We’ve, presumably, all heard about the PPI (Payment Protection Insurance) mis-selling scandal.  Here’s another dodge to get you hot under the dashboard – Car Hire Collision Damage Waiver (CDW).  When you hire a car all the companies (Hertz, Europcar, Avis etc.) tell you that if you damage the car at all you will be liable for the first guzzilion pounds of repair costs.  Then they offer to mitigate your risk by selling additional insurance – often adding 50% to the apparently competitive headline daily rate for hire alone.

I recently hired a car from renatalcars.com, a broker, who subcontracted me to Avis at Exeter Airport for a one-way trip to Bristol Airport.  In round numbers that’s £80 for a one-way, one day, hire plus £20 for CDW.  When I picked up the car Avis told me that the CDW I had prepaid to rentalcars.com did not mitigate my risk to Avis and that, in any case, it didn’t cover everything that Avis insurance would do (windscreen, tyres etc.).  Given they had upgraded me, for reasons unexplained, from a cheapo Peugeot 107 to an Audi A3 I was obliged to buy another load of insurance: scratch an Audi and it’s going to cost a lot more to fix than a Peugeot roller skate.  We (the Avis receptionist and I) spoke to rentalcars.com who confirmed that their CDW was limited in scope (though this is not confirmed on their website).  So, my 75 mile trip cost £120 + fuel.  Despite the fact that my contract was with rentalcars.com, I was railroaded by their subcontractor.

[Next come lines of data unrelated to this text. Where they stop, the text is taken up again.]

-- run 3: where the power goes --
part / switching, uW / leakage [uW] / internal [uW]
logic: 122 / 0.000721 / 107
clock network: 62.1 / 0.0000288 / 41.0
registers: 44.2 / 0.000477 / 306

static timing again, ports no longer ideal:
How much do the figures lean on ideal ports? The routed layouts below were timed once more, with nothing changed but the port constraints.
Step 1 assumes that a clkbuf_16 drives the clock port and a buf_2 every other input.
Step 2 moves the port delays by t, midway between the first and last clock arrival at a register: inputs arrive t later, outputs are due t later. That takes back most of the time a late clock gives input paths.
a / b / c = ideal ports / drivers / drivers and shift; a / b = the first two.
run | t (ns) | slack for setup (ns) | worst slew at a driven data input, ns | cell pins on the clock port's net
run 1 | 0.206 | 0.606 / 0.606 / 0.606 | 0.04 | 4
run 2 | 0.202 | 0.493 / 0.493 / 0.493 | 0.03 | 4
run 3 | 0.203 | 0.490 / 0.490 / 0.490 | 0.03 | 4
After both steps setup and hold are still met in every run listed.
Background: an optimization exercise with open tools, aiming at small area, a short achievable clock period and few clock cycles per item. Do not read the settings as production practice. The RTL was checked by simulation tests, not by an equivalence proof against the original design. Power figures rest on the tool's default switching activity, not on a simulated workload.

## learnCosts
module learnCosts(clock, nrst, en, fsourceID, fbatteryStat, fValue, fclusterID, initial_epsilon, address, wr_en, data_in, data_out, done);
	input clock, nrst, en;
	input [15:0] fsourceID, fbatteryStat, fValue, fclusterID, data_in, initial_epsilon;
	output done, wr_en;
	output [10:0] address;
	output [15:0] data_out;
	localparam S_IDLE = 4'd0,  S_DONE = 4'd1,  S_SRCH = 4'd2,  S_CHK = 4'd3,
	           S_QRD  = 4'd4,  S_KSC  = 4'd5,  S_SRD  = 4'd6,
	           S_CNT  = 4'd8,  S_SWR  = 4'd9,  S_BAT  = 4'd10, S_EPS = 4'd11,
	           S_IDW  = 4'd12, S_QVW  = 4'd13, S_CLW  = 4'd14, S_NCW = 4'd15;
	reg [3:0]  st;
	reg [10:0] addr;
	reg [15:0] dout;
	reg        done_r;
	reg [6:0]  u;        
	reg [6:0]  r;        
	reg        hj;       
	reg        reinit;
	wire srch = st == S_SRCH;
	wire c1 = data_in[15:8] == fsourceID[7:0];
	wire c2 = data_in[7:0]  == fsourceID[15:8];
	wire c3 = data_in[15:8] == fsourceID[15:8];
	wire [6:0] us = addr[7:1];
	wire [5:0] uh1 = us[6:1] + 6'd1;
	wire [6:0] u1 = us[0] ? {uh1, 1'b0} : {us[6:1], 1'b1};
	wire [6:0] u2 = {uh1, us[0]};
	wire last0 = us == r;
  ...
Size in the first run: roughly 710 cells after synthesis, roughly 48 flip-flops, roughly 130 I/O pins, ~4400 sq um of cells after synthesis.
Settings: LEC_CHECK=0, ABC_AREA=1, CAP_MARGIN=20, CORE_MARGIN=2, CORE_UTILIZATION=40, CTS_BUF_LIST=sky130_fd_sc_hd__clkbuf_8, PLACE_DENSITY=0.6, SLEW_MARGIN=20; clock period 10.0 ns.
standard.sh (not shown) runs the stock make flow with config.mk's settings and CLKGATE_MAP_FILE= SYNTH_SCRIPT=/design/flow/synth_recipe.tcl, a recipe that flattens the netlist after the stock synthesis.
==> flow/flow/run.sh <==
#!/bin/bash
# The standard layout (standard.sh: standard synthesis, floorplan, place, CTS, route),
# with two changes to how it is made:
#  - the port buffers are plain buf_1 cells instead of the default delay cells;
#  - repair_timing aims for 6.5 ns of setup slack, so that it shortens the paths
#    that the 10 ns clock alone would leave slow.
# Clock, constraints, power grid and tap cells are the standard flow's.
set -euo pipefail
export BUFFER_PORTS_ARGS="-buffer_cell sky130_fd_sc_hd__buf_1"
export SETUP_SLACK_MARGIN=6.5
bash standard.sh > standard.log 2>&1
Testbench counts at the start, summed over its fixed seeds: cycles 32,982, items 1,600.
Change:
--- a/flow/flow/run.sh
+++ b/flow/flow/run.sh
@@ -5 +5 @@
-#  - repair_timing aims for 6.5 ns of setup slack, so that it shortens the paths
+#  - repair_timing aims for 6.8 ns of setup slack, so that it shortens the paths
@@ -10 +10 @@
-export SETUP_SLACK_MARGIN=6.5
+export SETUP_SLACK_MARGIN=6.8
CORE_UTILIZATION = 55   (was 40)
PLACE_DENSITY = 0.7   (was 0.6)
Worst setup slack gets better by 0.15 ns.
Global-route usage rose by 7.5 points.
Via count grows by 4.2%.
Synthesized area is unchanged.
Register-to-register slack is worse by 0.07 ns.
Change:
==> flow/run.sh (new file) <==
#!/bin/bash
# synth_recipe.tcl (not shown) runs the flow's synth.tcl, then flattens the netlist and writes it again
# the make line also repeats each setting of config.mk as NAME=value (left out here)
make -C /OpenROAD-flow-scripts/flow DESIGN_CONFIG=/design/flow/config.mk WORK_HOME=/design/flow/orfs CLKGATE_MAP_FILE= SYNTH_SCRIPT=/design/flow/synth_recipe.tcl finish
CORE_UTILIZATION = 40   (was 55)
PLACE_DENSITY = 0.6   (was 0.7)
SETUP_SLACK_MARGIN = 5   (was unset)
removed: flow/flow/run.sh
removed: flow/standard.sh
Outcome: Total power decreases by 1.6%. Synthesized cell count does not change. Global-route usage went down by 6.0 points. Combinational power came out higher by 15%. Count of clock-buffer cells in the layout climbs by 1. Maximum frequency fell by 20%. Non-clock buffer count goes down by 6. Wire length climbs by 9.6%. Final area came out higher by 12%. Worst setup slack gets worse by 0.81 ns. Clock skew increases by 0.013 ns.
Change:
==> flow/flow/run.sh (new file) <==
#!/bin/bash
# The standard layout (standard.sh: standard synthesis, floorplan, place, CTS, route),
# with two changes to how it is made:
#  - the port buffers are plain buf_1 cells instead of the default delay cells;
#  - repair_timing aims for 6.8 ns of setup slack, so that it shortens the paths
#    that the 10 ns clock alone would leave slow.
# Clock, constraints, power grid and tap cells are the standard flow's.
set -euo pipefail
export BUFFER_PORTS_ARGS="-buffer_cell sky130_fd_sc_hd__buf_1"
export SETUP_SLACK_MARGIN=6.8
bash standard.sh > standard.log 2>&1
==> flow/standard.sh (new file) <==
#!/bin/bash
# synth_recipe.tcl (not shown) runs the flow's synth.tcl, then flattens the netlist and writes it again
# the make line also repeats each setting of config.mk as NAME=value (left out here)
make -C /OpenROAD-flow-scripts/flow DESIGN_CONFIG=/design/flow/config.mk WORK_HOME=/design/flow/orfs CLKGATE_MAP_FILE= SYNTH_SCRIPT=/design/flow/synth_recipe.tcl "${@:-finish}"
SETUP_SLACK_MARGIN = unset   (was 5)
removed: flow/run.sh
What happened: The new run completed without violations. Final area decreases by 11%. Sequential cell count does not change. Utilization decreases by 6.0 points.

## port drivers added, routing unchanged
Ports are ideal in the flow. The routed layouts listed here were re-timed in OpenROAD.
Step 1: set_driving_cell puts a clkbuf_16 on clock and a buf_2 on each other input, an assumption about the parent block.
Step 2 times the ports against the registers' clock, not the clock port: input delays grow and output delays shrink by t, the midpoint of the rising clock arrivals with the driver on.
a / b / c = ideal / step 1 / step 2; a / b = the first two.
run	t (ns)	slack for setup (ns)	hold WS [ns]	worst register clock-pin slew, ns
the first run	0.359	6.680 / 6.682 / 6.335	0.473 / 0.473 / 0.473	0.11 / 0.11
the second run	0.338	6.826 / 6.796 / 6.547	0.486 / 0.486 / 0.486	0.10 / 0.10
the third run	0.357	6.017 / 6.013 / 5.656	0.488 / 0.488 / 0.488	0.11 / 0.11
the fourth run	0.363	6.841 / 6.833 / 6.484	0.471 / 0.471 / 0.471	0.12 / 0.12
After both steps setup and hold are still met in every run listed. For the third run, which loses most, drivers alone change the setup slack by -0.004 ns; drivers and shift together by -0.361 ns.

As for one-way premium charges, what’s that all about?  Lots of people want to go from A to B rather than A to A.  I don’t believe the individual hire locations have a fixed inventory – they hire out what they have ‘in stock’ (hence unexplained upgrades) and only rarely have to transport a car back to base.  If it were that common an occurence they could offer one-way hirers to take the car back: “I’m going from A to B, have you got any cars to return there?”

GRR

P.S.

I e-mailed rentalcars.com, via their customer services contact, and they very promptly considered my complaint.  They stated that the ‘small print’ gave them the high ground but, as a gesture, refunded the charge for CDW insurance that I couldn’t use.  My advice would be that, if you regularly hire cars, you take out a comprehensive stand-alone CDW policy (e.g. from protectmybubble.com) which will cover you for unlimited hires over a year for substantially less than the hire companies will charge.